Ни один из возгласов Биолога не достиг звездолета. Лазерный луч, который нес его зов, удлинял свою амплитуду, искажал свою чистоту. Последний звук, преобразованный модулятором главного компьютера звездолета, был понят всеми как некое отчаянное «А-а-а…».

— Пересекли, должно быть, сферу Шварцшильда, — сказал задумчиво Космогатор. — При скорости, близкой к свету…

— Они уже часть коллапсара, — добавил Энергетик. — Они стали частью сверхплотного вещества, по сравнению с которым размеры нейтрона выглядят бескрайне большими.

— Ну а если там ничего нет?…

После того как умолк и последний сигнал от НИК-9, Космогатор дал команду подготовить звездолет к очередному субпространственному переходу. Может быть, следовало подождать, покружить возле коллапсара. Хотя бы ради того, чтобы как-то почтить память погибших товарищей. Надеяться на то, чтобы кто-то мог вернуться из коллапсара, откуда не может оторваться и невесомейший, стремительнейший луч, — надеяться на это не было никаких оснований. Но салютовать героической гибели не значило ли лицемерить перед собой и ими? Да и кто вообще мог точно сказать, что случилось с теми тремя? Живые ли, мертвые ли, они были одинаково недоступны; никогда уже не собраться всем вместе снова в одном звездолете, даже если коллапсар, эта гравитационная гробница, лишь крохотный вход в некий другой мир, даже и тогда они были навсегда недосягаемы друг для друга, ибо не всегда там, где есть вход, есть и выход.

И на сей раз скачок через субпространство прошел в нулевое мгновение, без каких-либо ощущений. Звездолет, словно недвижимый, находился в предпоследнем переходе, там, где согласно вычислениям и требовалось ему быть в созвездии Большой Медведицы, а точнее, вблизи спектральной двойной Мицар-А.
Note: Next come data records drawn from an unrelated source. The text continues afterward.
==> src/rtl/core/magnetometer_acquisition_sequencer_defines.svh <==
// Assertion macros used by the acquisition sequencer top level.
`ifndef MAGNETOMETER_ACQUISITION_SEQUENCER_DEFINES_SVH
`define MAGNETOMETER_ACQUISITION_SEQUENCER_DEFINES_SVH

// Same-cycle implication, sampled on clk, switched off during rst.
`define MAS_ASSERT_NOW(label, ante, cons) \
  label: assert property (@(posedge clk) disable iff (rst) (ante) |-> (cons)) \
    else $error("sequencer check failed");

// Next-cycle implication, sampled on clk, switched off during rst.
`define MAS_ASSERT_NEXT(label, ante, cons) \
  label: assert property (@(posedge clk) disable iff (rst) (ante) |=> (cons)) \
    else $error("sequencer check failed");

`endif

==> src/rtl/core/mas_pkg.sv <==
// Types, codes and defaults of the magnetometer acquisition sequencer.
package mas_pkg;

  localparam int CHECK_ENTRIES_DEF = 2;

  localparam int IN_DATA_W  = 128;
  localparam int IN_USER_W  = 1;
  localparam int OUT_DATA_W = 184;
  localparam int OUT_USER_W = 5;
  localparam int CFG_ADDR_W = 3;
  localparam int CFG_DATA_W = 32;

  // register indexes
  localparam logic [CFG_ADDR_W-1:0] REG_SAMPLE_PERIOD = 3'd0;
  localparam logic [CFG_ADDR_W-1:0] REG_MIN_WAIT      = 3'd1;
  localparam logic [CFG_ADDR_W-1:0] REG_READY_TIMEOUT = 3'd2;
  localparam logic [CFG_ADDR_W-1:0] REG_ERROR_LIMIT   = 3'd3;
  localparam logic [CFG_ADDR_W-1:0] REG_CHECK_INTERVAL = 3'd4;
  localparam logic [CFG_ADDR_W-1:0] REG_CHECK_TABLE   = 3'd5;
  localparam logic [CFG_ADDR_W-1:0] REG_READY_MASK    = 3'd6;

  // register reset values
  localparam logic [19:0] SAMPLE_PERIOD_RST  = 20'd20000;
  localparam logic [19:0] MIN_WAIT_RST       = 20'd6000;
  localparam logic [19:0] READY_TIMEOUT_RST  = 20'd20000;
  localparam logic [7:0]  ERROR_LIMIT_RST    = 8'd3;
  localparam logic [15:0] CHECK_INTERVAL_RST = 16'd100;
  localparam logic [31:0] CHECK_TABLE_RST    = 32'd0;
  localparam logic [7:0]  READY_MASK_RST     = 8'd1;

  // opcodes
  localparam logic OP_STEP = 1'b0;
  localparam logic OP_INIT = 1'b1;

  // bus outcomes
  localparam logic [1:0] BUS_OK      = 2'd0;
  localparam logic [1:0] BUS_OVERRUN = 2'd2;

  // actions
  localparam logic [2:0] ACT_NONE    = 3'd0;
  localparam logic [2:0] ACT_CHECK   = 3'd1;
  localparam logic [2:0] ACT_TRIGGER = 3'd2;
  localparam logic [2:0] ACT_STATUS  = 3'd3;
  localparam logic [2:0] ACT_MEASURE = 3'd4;

  // phases
  localparam logic [1:0] PH_IDLE  = 2'd0;
  localparam logic [1:0] PH_TRIG  = 2'd1;
  localparam logic [1:0] PH_READY = 2'd2;

  localparam logic [7:0] CONSEC_MAX = 8'd255;

  typedef struct packed {
    logic [19:0] sample_period_us;
    logic [19:0] poll_delay_us;
    logic [19:0] ready_timeout_us;
    logic [7:0]  error_limit;
    logic [15:0] check_interval;
    logic [31:0] check_table;
    logic [7:0]  ready_mask;
  } cfg_t;

  typedef struct packed {
    logic [1:0]  phase;
    logic [63:0] trigger_time;
    logic [7:0]  consecutive_errors;
    logic [15:0] window_count;
    logic        check_pointer;
    logic        was_bound;
    logic        started_flag;
    logic        fault_flag;
    logic [31:0] sample_count;
    logic [31:0] error_count;
    logic [31:0] overrun_count;
    logic [31:0] mismatch_count;
  } state_t;

  typedef struct packed {
    logic               opcode;
    logic [63:0]        now_us;
    logic [1:0]         bus_status;
    logic [7:0]         read_byte;
    logic signed [15:0] raw_x;
    logic signed [15:0] raw_y;
    logic signed [15:0] raw_z;
  } item_t;

  typedef struct packed {
    logic [2:0]         action;
    logic               check_slot;
    logic               sample_out;
    logic signed [15:0] body_x;
    logic signed [15:0] body_y;
    logic signed [15:0] body_z;
    logic [31:0]        sample_total;
    logic [31:0]        error_total;
    logic [31:0]        overrun_total;
    logic [31:0]        mismatch_total;
    logic               fault;
    logic               started;
  } result_t;

endpackage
«Старая двойка, нужно б отправить корабль к ней, — подумал Космогатор. — Может, они помогут раскрыть процесс перехода желтых карликов в белые?»
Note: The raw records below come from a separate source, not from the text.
$ cat config.mk
export PLATFORM = sky130hd
export DESIGN_NAME = atc_mix
export DESIGN_NICKNAME = d
export VERILOG_FILES = /design/src/rtl/atc_pkg.sv /design/src/rtl/atc_mix.sv
export SDC_FILE = /design/constraint.sdc
export NUM_CORES = 2
export LEC_CHECK = 0
export ABC_AREA = 1
export BUFFER_PORTS_ARGS = -buffer_cell sky130_fd_sc_hd__buf_2
export CAP_MARGIN = 20
export CORE_MARGIN = 1.5
export CORE_UTILIZATION = 35
export CTS_BUF_LIST = sky130_fd_sc_hd__clkbuf_8 sky130_fd_sc_hd__clkbuf_16
export DETAILED_ROUTE_END_ITERATION = 16
export GPL_TIMING_DRIVEN = 0
export PLACE_DENSITY = 0.59
export SLEW_MARGIN = 20
export SYNTH_ARGS = -nofsm -noshare
export SYNTH_HDL_FRONTEND = slang
export SYNTH_SLANG_ARGS = --single-unit
$ cat constraint.sdc
create_clock -name clk -period 6.1 [get_ports clk]
set_input_delay 0.305 -clock clk [delete_from_list [all_inputs] [get_ports clk]]
set_output_delay 0.305 -clock clk [all_outputs]
set_load 0.1 [all_outputs]
$ cat src/rtl/atc_pkg.sv
// shared constants, types and codes of the audio tail crossfader
package atc_pkg;

    // sizes
    localparam int unsigned STORE_DEPTH  = 1048576;
    localparam int unsigned SAMPLE_WIDTH = 32;
    localparam int unsigned DATA_W       = 32;
    localparam int unsigned OVL_W        = 20;
    localparam int unsigned MS_W         = 32;
    localparam int unsigned ADDR_W       = $clog2(STORE_DEPTH);
    localparam int unsigned FILL_W       = ADDR_W + 1;
    localparam int unsigned FRAC_W       = 16;
    localparam int unsigned GAIN_W       = FRAC_W + 1;
    localparam int unsigned PROD_W       = DATA_W + GAIN_W + 1;
    localparam int unsigned REM_W        = MS_W + 2;

    // constants
    localparam logic [OVL_W-1:0]  OVL_RESET = OVL_W'(6000);
    localparam logic [OVL_W:0]    GUARD_MS  = (OVL_W + 1)'(2000);
    localparam logic [GAIN_W-1:0] GAIN_ONE  = GAIN_W'(1) << FRAC_W;

    // playback phase
    typedef enum logic [1:0] {
        PH_WAITING,
        PH_CHECKING,
        PH_PREPARING,
        PH_PROCESSING
    } phase_t;

    // sequencer state
    typedef enum logic [2:0] {
        ST_IDLE,
        ST_DECIDE,
        ST_DIV,
        ST_ACT,
        ST_MUL1,
        ST_MUL2,
        ST_ACC,
        ST_EMIT
    } state_t;

    // control of the shared multiply-accumulate unit
    typedef struct packed {
        logic mul;
        logic use_old;
        logic acc_load;
        logic acc_add;
    } mix_ctrl_t;

    // per-word phase decision
    typedef struct packed {
        phase_t phase;
        logic   storing;
        logic   req;
        logic   total_load;
        logic   gain_one;
        logic   div_start;
    } decision_t;

endpackage

$ cat src/rtl/atc_mix.sv
// shared multiply-accumulate unit for the crossfade, truncating toward zero
module atc_mix (
    input  logic                             clk,
    input  atc_pkg::mix_ctrl_t               ctrl,
    input  logic signed [atc_pkg::DATA_W-1:0] cur,
    input  logic signed [atc_pkg::DATA_W-1:0] old,
    input  logic [atc_pkg::GAIN_W-1:0]       gain,
    output logic signed [atc_pkg::DATA_W-1:0] result
);
    import atc_pkg::*;

    localparam logic signed [PROD_W-1:0] ROUND_BIAS = PROD_W'((64'd1 << FRAC_W) - 64'd1);

    logic signed [DATA_W-1:0] opnd;
    logic [GAIN_W-1:0]        wt;
    logic signed [PROD_W-1:0] prod_next, prod_reg;
    logic signed [PROD_W-1:0] acc_next, acc_reg;
    logic signed [PROD_W-1:0] biased, shifted;

    // operand select and product
    always_comb
    begin
        opnd      = ctrl.use_old ? old : cur;
        wt        = ctrl.use_old ? gain : GAIN_ONE - gain;
        prod_next = opnd * $signed({1'b0, wt});
    end

    // accumulator update
    always_comb
    begin
        acc_next = acc_reg;
        if (ctrl.acc_load)
        begin
            acc_next = prod_reg;
        end
        else if (ctrl.acc_add)
        begin
            acc_next = acc_reg + prod_reg;
        end
    end

    // product and accumulator registers
    always_ff @(posedge clk)
    begin
        if (ctrl.mul)
        begin
            prod_reg <= prod_next;
        end
        acc_reg <= acc_next;
    end

    // divide by 2^16 toward zero
    always_comb
    begin
        biased  = acc_reg[PROD_W-1] ? acc_reg + ROUND_BIAS : acc_reg;
        shifted = biased >>> FRAC_W;
        result  = shifted[DATA_W-1:0];
    end

endmodule
Word level (Yosys, flattened, before mapping)
Cells that the tools add are included.
{ "totals": {"in_bits": 86, "output_inout_bits": 32, "word_cells": 12, "ff_bits": 100} }
{ "op_classes": {"multipliers": 1, "mux": 5, "reduce_logical": 1, "add_sub_neg": 3} }
{ "ops": {"columns": ["cell", "n"], "rows": [
  ["$mux 50", 2],
  ["$add 50x50->50", 1],
  ["$mul 32x18->50", 1],
  ["$add 48x17->48 const B", 1],
  ["$mux 48", 1],
  ["$mux 32", 1],
  ["$mux 17", 1],
  ["$sub 17x17->17 const A", 1],
  ["$reduce_bool 2->1", 1]
]} }

Logic depth before layout (Yosys ltp)
{ "logic_depth": {"ltp_word": 3, "mapped_depth": 37, "ltp_nobuf": 35} }

Worst setup path before layout
No wires, ideal clock.
{ "synth_timing": {"path_kind": "input to register", "start": "in gain[0] in the netlist's numbering", "end": "reg prod_reg[42], data pin", "arrival_time_ns": 6.150, "required_time_ns": 5.847, "setup_ns": 0.253, "n_path_buf": 2, "slack_ns": -0.302, "cell_stages": 28, "cell_sequence": "buf_6 clkinv_4 ha_1 nand2_1 nor3_2 o21ai_0 nand2_1 inv_1 buf_2 nor2_1 inv_1 fa_1 inv_1 fa_1 fa_1 fa_1 fa_1 inv_1 fa_1 inv_1 ha_1 nand2_1 nor2_1 inv_1 nor4_1 nand3_1 nand4_1 nand2_1"} }
{ "synth_via": {"elab_chain_cells": 3} }
{ "synth_lines": {"columns": ["item", "line", "rtl"], "rows": [
  ["from (decl)", "atc_mix.sv:7", "input logic [atc_pkg::GAIN_W-1:0] gain,"],
  ["$sub 17x17->17", "atc_mix.sv:24", "wt = ctrl.use_old ? gain : GAIN_ONE - gain;"],
  ["$mux 17 *", "atc_mix.sv:24", null],
  ["$mul 32x18->50 *", "atc_mix.sv:25", "prod_next = opnd * $signed({1'b0, wt});"],
  ["named net prod_next[42]", "atc_mix.sv:16", "logic signed [PROD_W-1:0] prod_next, prod_reg;"],
  ["to (signal assigned)", "atc_mix.sv:47", "prod_reg <= prod_next;"],
  ["to (decl)", "atc_mix.sv:16", null]
]} }
Mark *: on every way through the listed nets, which the timed path passes. The rest lies on a longest branch.
A chain may end at the register's enable or synchronous reset.

Final worst setup path
{ "layout_timing": {"start": "in gain[0] in the netlist's numbering", "end": "reg prod_reg[44], data pin"} }
Same word-level chain as after synthesis.

==> results.ini <==
[status]
status = finished with violations
violations = setup timing

[sta]
rsz0062_at_grt = true
tightest_slew_ns = 1.05
tns_ns = -1.73
setup_slack_ns = -0.152
min_period_over_period_pct = 102
fmax_mhz = 160
maxSlewViolCount = 0
finalHoldViolations = 0
period_minus_slack_ns = 6.25
setup_viol = 20
clock_skew_ns = 0.0146
slew_headroom_pct = 29.8

[cells_and_area]
layout_commonest_cell = nand2_1
final_cell_mix = nand2_1, inv_1, fa_1
drive_gt1_share_pct = 21.1
antenna_cells = 0
final_util_pct = 42.8
area_growth_syn_to_layout_pct = 20.8
multiInputGateArea_mm2 = 0.0243
register_area_mm2 = 0.00300
layout.nets = 4977
fill_cells = 8270

[synth]
syn_area_per_cell_um2 = 7.40
syn_area_mm2 = 0.0292
async_reset_ff_share_pct = 0
ys.flop_type = edfxtp_1
synth_seq_area_share_pct = 10.3
syn_inst = 3946
synth.yosys.warnings = 0
synth-edff-count = 100
syn_nets = 4722
synth-seq-cells = 100
synth_cell_types = 48

[place]
gp_congestion = 1.03
post-dp-hpwl_um = 84800
numPortBuffers = 116

[die]
die_h_um = 292
die-area_mm2 = 0.0852
io_pins = 118
start_util_pct = 35.5
design.core.area_mm2 = 0.0824
die-width_um = 292
std_cell_rows = 105

[critical_path]
startpoint_type = primary input
end_kind = flop
cpMaxStageDelayCell = fa_2
path_class = in2reg
reg2reg_from = prod_reg[0]
cp_slowest_stage_delay_ns = 0.60
reg2regPathDepth = 15
rrSetupSlack_ns = 3.09
cp.required_ns = 6.22
cp_max_fo = 5
cp.arrival_ns = 6.37
r2r_end = acc_reg[26]

[clock_network]
cts.sinks = 100
cts.htree.levels = 3
cts_tree = built
ctsLongestPathBuffers = 2
cts_buffers = 9
clk_latency_ns = 0.38
clk_pin_slew_ns = 0.08
root_buffer = clkbuf_16

[detailed_routing]
drt_wl_total_um = 102000
dr_wl_met3_um = 5970
top_layer = met5
met1_length_um = 42200
dr.pass1.iters = 5
drcViolationCount = 0
wire_per_inst_um = 19.3
drt-initial-drc-count = 1761
vias = 26200
vias_per_cell = 4.97
postRouteAntennaNets = 0
wl_met2_um = 47200

[worst_hold_path]
min-delay-start = ctrl[1]
hold_depth = 4
whs_endpoint = acc_reg[28]
hold_class = in2reg

[global_routing]
grt.overflow.total = 0
grt_max_degree = 51
grt_pass1_wl_um = 155000
antenna_found_initial = 1
grt_pass1_vias = 26800
grt_usage_pct = 23.8

[job]
maxCapViolCount = 0

[cell usage after synthesis (all sizes together), types with 34 or more instances]
cell type	instances	area, um^2
nor2	430	1650
edfxtp	100	3000
fa	522	10500
nand4	38	238
clkbuf	38	143
nor3	34	185
o21ai	110	584
a21oi	155	892
ha	168	2100
nand2	995	3790
nand3	146	758
buf	53	337
inv	969	3640
xor2	51	447
[worst max-delay path, delay by kind of cell]
family                     cells  cell delay, ns
adders and majority gates      8            3.60
and+or+nand+nor               12            1.40
buffers and inverters          9            0.82
xor gates and xnor gates       1            0.15
AOI/OAI and AO/OA              1            0.07
[logic make-up (layout without fill, tap and decap cells)]
family / after synthesis / count (layout) / share of synthesized area (%)
XOR/XNOR: 78 / 78 / 2.34
AND/OR/NAND/NOR: 1706 / 1706 / 24.1
flip-flops: 100 / 100 / 10.3
adder cells (fa/ha/maj): 690 / 690 / 43.0
AO/OA/AOI/OAI: 307 / 307 / 6.12
buffers and inverters: 1065 / 1325 / 14.2
[stage by stage]
stage | setup slack [ns] | hold WS [ns] | std cells | instance area [um^2]
global route | -0.371 | 0.482 | 5276 | 35300
floorplan | 0.00444 | 0.417 | 3946 | 29400
CTS | -0.0734 | 0.453 | 5240 | 34100
finish | -0.152 | 0.473 | 5276 | 35300
global placement | -1.61 | 0.552 | 5132 | 31400
detailed placement | -1.64 | 0.562 | 5133 | 31400
[what timing repair did]
| action | CTS | global route |
|---|---|---|
| resized for setup | 468 | 285 |
| hold buffers | 0 | 0 |
| buffers inserted | 87 | 38 |
| pin swaps | 127 | 140 |
| endpoints found under the setup margin | 39 | 36 |
| cloned | 5 | 0 |
| hold endpoints to repair | 0 | 0 |
[area by class of cell]
class                           count  area share [%]
Clock buffer                        9           0.638
Inverter                          974            10.6
Buffer                             89            2.47
Multi-Input combinational cell   2781            68.9
Clock inverter                      7           0.145
Sequential cell                   100            8.51
Tap cell                         1070            3.79
Timing Repair Buffer              245            4.89
Timing Repair inverter              1          0.0177
[layer usage]
layer	track usage, %	up-vias
li1	-	12200
met1	30.4	12700
met2	40.0	980
met3	2.50	270
met4	11.9	2
met5	0	-
[worst max path at each step]
stage / start / endpoint / slack (ns) / cells past startpoint
2_1_floorplan: gain[0] / prod_reg[44] / 0.004 / 30
3_3_place_gp: ctrl[2] / prod_reg[47] / -1.61 / 25
3_5_place_dp: gain[1] / prod_reg[46] / -1.64 / 29
4_1_cts: gain[0] / prod_reg[47] / -0.07 / 34
5_1_grt: gain[0] / prod_reg[47] / -0.37 / 34
6_report: gain[0] / prod_reg[44] / -0.15 / 31
Power is not shown: default switching activity piles up to over one toggle a cycle in this logic, so the estimate is an artifact.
Он не любил встреч с тесными звездными парами, опасаясь их гравитационных вихрей. В один из таких вихрей он, помнится, попал, будучи еще стажером, и до сих пор не мог забыть, что это за штука — выход из строя навигационного гравиметра.

В зал ввалился первый Энергетик. Должно было случиться нечто из ряда вон выходящее, чтобы он объявился лично, вместо того чтобы воспользоваться, как обычно, видеофоном. Тяжело дыша от бега или от волнения, он, казалось, не был способен выговорить ни слова, выискивая глазами какое-то табло на пульте. Но там не было ничего необыкновенного, все индикаторы были на нулевой позиции, только несколько зеленых лучиков спокойно скользили по и без того спокойной картине.

— НИК-девять, — прокричал Энергетик, — НИК-девять находится в своем ангаре!

Да, сигналы на пультах были настолько обыденны, настолько привычны, что Космогатор в первый момент не успел осознать, что значит вся эта их дисциплинированная безотказность. Индикаторы всех двенадцати планетолетов были темными, а это значило, что в ангарах находятся ровно двенадцать НИКов, стало быть, и НИК-9…

На мгновение Космогатор подумал, что при нулевом переходе они вернулись назад во времени (мало ли чего можно было ожидать от субпространства, не такое оно могло еще выкинуть!) и что НИК-9, в сущности, никуда и не улетал. Но перед ними блестела двойная звезда Мицар-А. Нет, они не вернулись назад во времени, тут явно было что-то другое…

— Не может этого быть!

— И я говорил то же самое. Должно быть, заело какое-нибудь реле. Хотя до сих пор реле нас не подводили.

— Ну ладно, не в реле дело. А люди? Там были люди…

— Их нет. То есть их нет среди экипажа. А там я, признаться, не проверял. Достаточно мне было взглянуть на свой пульт, чтоб сломя голову помчаться к тебе.

— Необходимо немедленно все проверить на месте. Уяснил? И возьми кого-нибудь с собой.

Ангар, где размещался НИК-9, находился в третьем ряду кормовой части звездолета. Скоростной лифт несся туда почти полминуты. «Что же все это могло означать?» — размышлял Энергетик, думая о странном, невероятном возвращении НИК-9. А означать все это могло только одно — ошибку в автоматике. Впрочем, какие-либо ошибки были напрочь исключены, невозможны, но допустить «иное» было еще невозможней, еще исключительней. Логичней уж было допустить существование сверхъестественных сил.